The West Lafayette City Council will vote Monday on a resolution to formally encourage Congress to pass a “Medicare for All” bill, as well as a bill that would allocate money to pay for Americans’ out-of-pocket medical expenses related to COVID-19.
Though it was originally drafted by the Greater Lafayette Democratic Socialists of America, other activist groups such as Younger Women’s Task Force and Greater Lafayette Immigrant Allies have lent support to the resolution.
“The resolution itself doesn’t actually affect policy, but it puts pressure on representatives that this is something that the West Lafayette constituents are wanting,” said Zach Martin, a member of the Health Care Working Group within the GLDSA.

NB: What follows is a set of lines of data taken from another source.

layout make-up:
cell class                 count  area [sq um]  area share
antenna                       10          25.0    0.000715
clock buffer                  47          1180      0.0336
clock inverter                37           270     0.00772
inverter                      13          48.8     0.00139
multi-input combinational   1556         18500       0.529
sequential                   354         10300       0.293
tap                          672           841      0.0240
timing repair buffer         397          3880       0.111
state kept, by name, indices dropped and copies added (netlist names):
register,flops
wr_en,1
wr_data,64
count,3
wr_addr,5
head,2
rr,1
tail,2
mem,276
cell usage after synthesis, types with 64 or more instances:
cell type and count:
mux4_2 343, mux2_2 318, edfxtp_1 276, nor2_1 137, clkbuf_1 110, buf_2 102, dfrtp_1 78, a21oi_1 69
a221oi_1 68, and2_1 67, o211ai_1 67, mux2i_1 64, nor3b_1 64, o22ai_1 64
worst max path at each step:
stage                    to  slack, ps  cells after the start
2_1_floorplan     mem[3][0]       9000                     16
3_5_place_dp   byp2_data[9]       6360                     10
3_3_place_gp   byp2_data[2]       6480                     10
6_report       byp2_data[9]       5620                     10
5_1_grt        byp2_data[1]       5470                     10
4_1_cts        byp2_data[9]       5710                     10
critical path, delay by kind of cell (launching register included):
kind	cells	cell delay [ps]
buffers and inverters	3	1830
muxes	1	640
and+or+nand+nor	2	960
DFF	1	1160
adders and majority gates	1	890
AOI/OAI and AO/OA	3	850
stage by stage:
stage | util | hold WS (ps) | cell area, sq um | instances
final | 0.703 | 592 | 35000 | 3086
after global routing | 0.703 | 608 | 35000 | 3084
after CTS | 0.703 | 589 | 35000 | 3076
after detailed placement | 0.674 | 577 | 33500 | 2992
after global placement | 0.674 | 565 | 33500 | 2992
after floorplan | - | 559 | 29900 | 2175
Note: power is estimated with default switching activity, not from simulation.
<file path="config.mk">
export PLATFORM = sky130hd
export DESIGN_NAME = key_search_controller
export DESIGN_NICKNAME = d
export VERILOG_FILES = /design/src/rtl/key_search_pkg.sv /design/src/rtl/first_set_index.sv /design/src/rtl/key_search_controller.sv
export SDC_FILE = /design/constraint.sdc
export NUM_CORES = 1
export LEC_CHECK = 0
export CORE_AREA = 2 2 146 148
export CTS_CLUSTER_SIZE = 10
export DETAILED_ROUTE_END_ITERATION = 8
export DIE_AREA = 0 0 148 150
export GPL_TIMING_DRIVEN = 0
export PLACE_DENSITY_LB_ADDON = 0.05
export SYNTH_ARGS = -nofsm -noshare
export SYNTH_HDL_FRONTEND = slang
export SYNTH_SLANG_ARGS = --single-unit
export TNS_END_PERCENT = 5
</file>
<file path="constraint.sdc">
create_clock -name clk -period 6.1 [get_ports clk]
set_clock_uncertainty 0.1 [all_clocks]
set_input_delay 0.61 -clock clk [delete_from_list [all_inputs] [get_ports clk]]
set_output_delay 0.61 -clock clk [all_outputs]
set_load 0.05 [all_outputs]
</file>
--- src/rtl/speaker_arbiter.sv ---
// Fixed-priority owner of the piezo speaker: alarm > chime > key click.
// Times beeps/gaps from a ms tick and synthesises each owner's tone.
module speaker_arbiter #(
    parameter int MS_DIV     = 100000,
    parameter int KEY_MS     = 50,
    parameter int BEEP_MS    = 200,
    parameter int GAP_MS     = 200,
    parameter int KEY_HALF   = 25000,
    parameter int CHIME_HALF = 50000,
    parameter int ALARM_HALF = 20000
) (
    input  logic             clk,
    input  logic             rst,
    speaker_arbiter_if.slave bus
);
    localparam int HMAX0 = (KEY_HALF > CHIME_HALF) ? KEY_HALF : CHIME_HALF;
    localparam int HMAX  = (HMAX0 > ALARM_HALF) ? HMAX0 : ALARM_HALF;
    localparam int MMAX0 = (KEY_MS > BEEP_MS) ? KEY_MS : BEEP_MS;
    localparam int MMAX  = (MMAX0 > GAP_MS) ? MMAX0 : GAP_MS;
    localparam int DW    = $clog2(MS_DIV + 1);
    localparam int TW    = $clog2(HMAX + 1);
    localparam int MW    = $clog2(MMAX + 1);

    typedef enum logic [2:0] {
        IDLE, KEY, CHIME_ON, CHIME_OFF, ALARM_ON, ALARM_OFF
    } state_t;

    state_t        state, state_nx;
    logic [DW-1:0] div_cnt;
    logic [MW-1:0] ms_cnt;
    logic [TW-1:0] tone_cnt;
    logic [TW-1:0] half;
    logic [MW-1:0] len;
    logic [3:0]    beeps, beeps_nx;
    logic [3:0]    pend_cnt, pend_nx;
    logic [3:0]    new_cnt;
    logic [1:0]    owner_nx;
    logic          new_req, lost, tick, done, enter, tone_on;
    logic          spk_q, busy_q, lost_q;
    logic [1:0]    owner_q;

    assign bus.speaker    = spk_q;
    assign bus.busy       = busy_q;
    assign bus.owner      = owner_q;
    assign bus.chime_lost = lost_q;

    // Per-state tone half-period and interval length in ms.
    always_comb begin
        tone_on = 1'b0;
        half    = '0;
        len     = '0;
        unique case (state)
            KEY: begin
                tone_on = 1'b1;
                half    = TW'(KEY_HALF);
                len     = MW'(KEY_MS);
            end
            CHIME_ON: begin
                tone_on = 1'b1;
                half    = TW'(CHIME_HALF);
                len     = MW'(BEEP_MS);
            end
            ALARM_ON: begin
                tone_on = 1'b1;
                half    = TW'(ALARM_HALF);
                len     = MW'(BEEP_MS);
            end
            CHIME_OFF, ALARM_OFF: len = MW'(GAP_MS);
            default: len = '0;
        endcase
    end

    assign tick  = (div_cnt == DW'(MS_DIV - 1));
    assign done  = tick && (ms_cnt == len - 1'b1);
    assign enter = (state_nx != state);

    // Owner selection, chime latching and lost-chime detection.
    always_comb begin
        state_nx = state;
        beeps_nx = beeps;
        pend_nx  = pend_cnt;
        lost     = 1'b0;
        new_req  = bus.req_chime && (bus.chime_cnt != 4'd0);
        new_cnt  = (bus.chime_cnt > 4'd12) ? 4'd12 : bus.chime_cnt;

        // A chime already playing cannot queue another one.
        if (state == CHIME_ON || state == CHIME_OFF) begin
            lost = new_req;
        end else if (new_req) begin
            lost    = (pend_cnt != 4'd0);
            pend_nx = new_cnt;
        end

        unique case (state)
            IDLE: begin
                if (bus.req_alarm) begin
                    state_nx = ALARM_ON;
                end else if (pend_nx != 4'd0) begin
                    state_nx = CHIME_ON;
                    beeps_nx = pend_nx;
                    pend_nx  = 4'd0;
                end else if (bus.req_key) begin
                    state_nx = KEY;
                end
            end
            KEY: begin
                if (bus.req_alarm) state_nx = ALARM_ON;
                else if (done)     state_nx = IDLE;
            end
            CHIME_ON: begin
                if (bus.req_alarm) begin
                    state_nx = ALARM_ON;
                end else if (done) begin
                    beeps_nx = beeps - 4'd1;
                    state_nx = (beeps > 4'd1) ? CHIME_OFF : IDLE;
                end
            end
            CHIME_OFF: begin
                if (bus.req_alarm) state_nx = ALARM_ON;
                else if (done)     state_nx = CHIME_ON;
            end
            ALARM_ON, ALARM_OFF: begin
                if (!bus.req_alarm) begin
                    if (pend_nx != 4'd0) begin
                        state_nx = CHIME_ON;
                        beeps_nx = pend_nx;
                        pend_nx  = 4'd0;
                    end else begin
                        state_nx = IDLE;
                    end
                end else if (done) begin
                    state_nx = (state == ALARM_ON) ? ALARM_OFF : ALARM_ON;
                end
            end
            default: state_nx = IDLE;
        endcase
    end

    // Owner code of the state being entered.
    always_comb begin
        unique case (state_nx)
            KEY:                 owner_nx = 2'd1;
            CHIME_ON, CHIME_OFF: owner_nx = 2'd2;
            ALARM_ON, ALARM_OFF: owner_nx = 2'd3;
            default:             owner_nx = 2'd0;
        endcase
    end

    // State, pending chime and registered status outputs.
    always_ff @(posedge clk or negedge rst) begin
        if (!rst) begin
            state    <= IDLE;
            beeps    <= 4'd0;
            pend_cnt <= 4'd0;
            busy_q   <= 1'b0;
            owner_q  <= 2'd0;
            lost_q   <= 1'b0;
        end else begin
            state    <= state_nx;
            beeps    <= beeps_nx;
            pend_cnt <= pend_nx;
            busy_q   <= (state_nx != IDLE);
            owner_q  <= owner_nx;
            lost_q   <= lost;
        end
    end

    // ms divider and interval counter, restarted on each state entry.
    always_ff @(posedge clk or negedge rst) begin
        if (!rst) begin
            div_cnt <= '0;
            ms_cnt  <= '0;
        end else if (enter) begin
            div_cnt <= '0;
            ms_cnt  <= '0;
        end else begin
            div_cnt <= tick ? '0 : div_cnt + 1'b1;
            if (tick) ms_cnt <= ms_cnt + 1'b1;
        end
    end

    // Square-wave tone; silent and phase-reset outside tone states.
    always_ff @(posedge clk or negedge rst) begin
        if (!rst) begin
            tone_cnt <= '0;
            spk_q    <= 1'b0;
        end else if (enter || !tone_on) begin
            tone_cnt <= '0;
            spk_q    <= 1'b0;
        end else if (tone_cnt == half - 1'b1) begin
            tone_cnt <= '0;
            spk_q    <= ~spk_q;
        end else begin
            tone_cnt <= tone_cnt + 1'b1;
        end
    end
endmodule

According to data from the Tippecanoe County Health Assessment Plan, 10% of the nearly 200,000 people in Tippecanoe County lack any kind of health insurance. Additionally, 2,000 people in the county have lost their jobs as a result of the pandemic.
Given that many jobs tie health insurance to employment, the GLDSA expects that many have lost their health insurance during widespread layoffs. The group cites this as its main reason for advocating the resolution.

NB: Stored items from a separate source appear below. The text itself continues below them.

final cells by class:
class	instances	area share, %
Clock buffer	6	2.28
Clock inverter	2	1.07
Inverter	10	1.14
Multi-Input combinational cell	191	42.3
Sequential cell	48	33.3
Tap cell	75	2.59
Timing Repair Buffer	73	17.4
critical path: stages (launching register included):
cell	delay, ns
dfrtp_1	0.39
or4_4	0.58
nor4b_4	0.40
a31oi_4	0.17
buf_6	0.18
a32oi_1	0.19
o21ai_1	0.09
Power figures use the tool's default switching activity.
<file path="config.mk">
export PLATFORM = sky130hd
export DESIGN_NAME = maple_out_flat
export DESIGN_NICKNAME = d
export VERILOG_FILES = /design/src/rtl/maple_pkg.sv /design/src/rtl/maple_out_if.sv /design/src/rtl/maple_slot_timer.sv /design/src/rtl/maple_out.sv /design/src/flat_wrapper.sv
export SDC_FILE = /design/constraint.sdc
export NUM_CORES = 1
export LEC_CHECK = 0
export CAP_MARGIN = 20
export CORE_MARGIN = 1.5
export CORE_UTILIZATION = 41
export CTS_CLUSTER_DIAMETER = 100
export DETAILED_ROUTE_END_ITERATION = 10
export PLACE_DENSITY = 0.54
export SLEW_MARGIN = 20
export SYNTH_ARGS = -nofsm -noshare
export SYNTH_HDL_FRONTEND = slang
export SYNTH_HIERARCHICAL = 1
export SYNTH_SLANG_ARGS = --single-unit
</file>
<file path="constraint.sdc">
create_clock -name clk -period 2.9 [get_ports clk]
set_clock_uncertainty 0.05 [all_clocks]
set_input_delay 0.29 -clock clk [delete_from_list [all_inputs] [get_ports clk]]
set_output_delay 0.29 -clock clk [all_outputs]
set_load 0.05 [all_outputs]
</file>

The resolution, which now has the support of six of nine of West Lafayette’s councilors, will face a vote at 6:30 p.m. and is expected to pass with ease. If West Lafayette Mayor John Dennis signs the resolution, the city would join other Indiana towns such as South Bend and Bloomington in calling for Congress to pass this legislation.
The two pieces of health-care legislation targeted by the proposal have been stuck in congressional committees since their introduction.
The 2019 Medicare for All Act, sponsored by Sen. Bernie Sanders, is intended to replace the current for-profit health-care system with a government-run system. Sanders’ plans would get rid of private insurance and extend coverage to every American.
The Health Care Emergency Guarantee Act was introduced in May, and would require the Department of Health and Human Services to pay the expenses of individuals who received “medically necessary care or services during the COVID-19 pandemic,” according to Congress’ website.
While the Medicare for All bill never left the Senate Finance Committee, recent Democratic wins in Georgia have reenergized progressives’ hopes for its passage. With Ohio Sen. Sherrod Brown poised to head the Senate Finance Committee and Vice President Kamala Harris having co-sponsored the 2019 bill, progressive activists hope the bill receives a vote.
“The health insurance industry is very powerful and very well-funded,” Martin said. “It can buy off congresspeople, essentially. But if you can build enough popular support to show that a congressperson will not win an election, or win an election depending on whether or not they embrace our platform, then we could get closer to a vote on these issues.”
While state-level and federal representation in Indiana remains opposed to Medicare for All, activists hope this will allow them to challenge those representatives in the future.
“If you can put out a policy platform that really responds to people’s basic material needs, good wages, good housing, health care, economic stability,” Martin said, “they’ll be responsive to that.”